String Sound Synthesizer on GPU-accelerated Finite Difference Scheme
Jin Woo Lee, Min Jun Choi, Kyogu Lee
TL;DR
This work addresses the challenge of high-fidelity nonlinear string synthesis by introducing a GPU-accelerated finite-difference time-domain (FDTD) model of planar strings with cross-mode coupling between transverse and longitudinal motions. The approach combines a nonlinear string formulation, a mixed-transverse/longitudinal FDTD scheme, stiffness and dissipation extensions, and excitations for pluck, bow, and hammer, all implemented in a PyTorch-based CPU/GPU framework. Key contributions include an open-source nonlinear string synthesizer with stochastic parameterization, a matrix-vector formulation amenable to parallelization, and a dataset-generation capability for neural audio synthesis. Empirical analysis demonstrates stiffness-induced detuning, phantom partials arising from nonlinearity, and GPU-accelerated performance trends, highlighting batching benefits and the dominant cost of temporal recurrence. The work provides a practical, high-fidelity tool for physical modeling and a scalable data generator that can support neural-synthesis research and reproducible experimentation.
Abstract
This paper introduces a nonlinear string sound synthesizer, based on a finite difference simulation of the dynamic behavior of strings under various excitations. The presented synthesizer features a versatile string simulation engine capable of stochastic parameterization, encompassing fundamental frequency modulation, stiffness, tension, frequency-dependent loss, and excitation control.
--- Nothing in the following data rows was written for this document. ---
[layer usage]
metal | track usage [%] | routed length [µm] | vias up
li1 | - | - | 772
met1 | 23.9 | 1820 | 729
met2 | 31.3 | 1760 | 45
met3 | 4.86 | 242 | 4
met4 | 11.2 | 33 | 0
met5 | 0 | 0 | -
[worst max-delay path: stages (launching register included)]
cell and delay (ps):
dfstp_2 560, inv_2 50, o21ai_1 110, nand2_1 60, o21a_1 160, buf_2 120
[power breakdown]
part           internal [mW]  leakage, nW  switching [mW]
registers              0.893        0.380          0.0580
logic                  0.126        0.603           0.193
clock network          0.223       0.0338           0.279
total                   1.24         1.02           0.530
This open-source physical model simulator not only benefits the audio signal processing community but also contributes to the burgeoning field of neural network-based audio synthesis by serving as a novel dataset construction tool. Implemented in PyTorch, this synthesizer offers flexibility, facilitating both CPU and GPU utilization, thereby enhancing its applicability as a simulator. GPU utilization expedites computation by parallelizing operations across spatial and batch dimensions, further enhancing its utility as a data generator.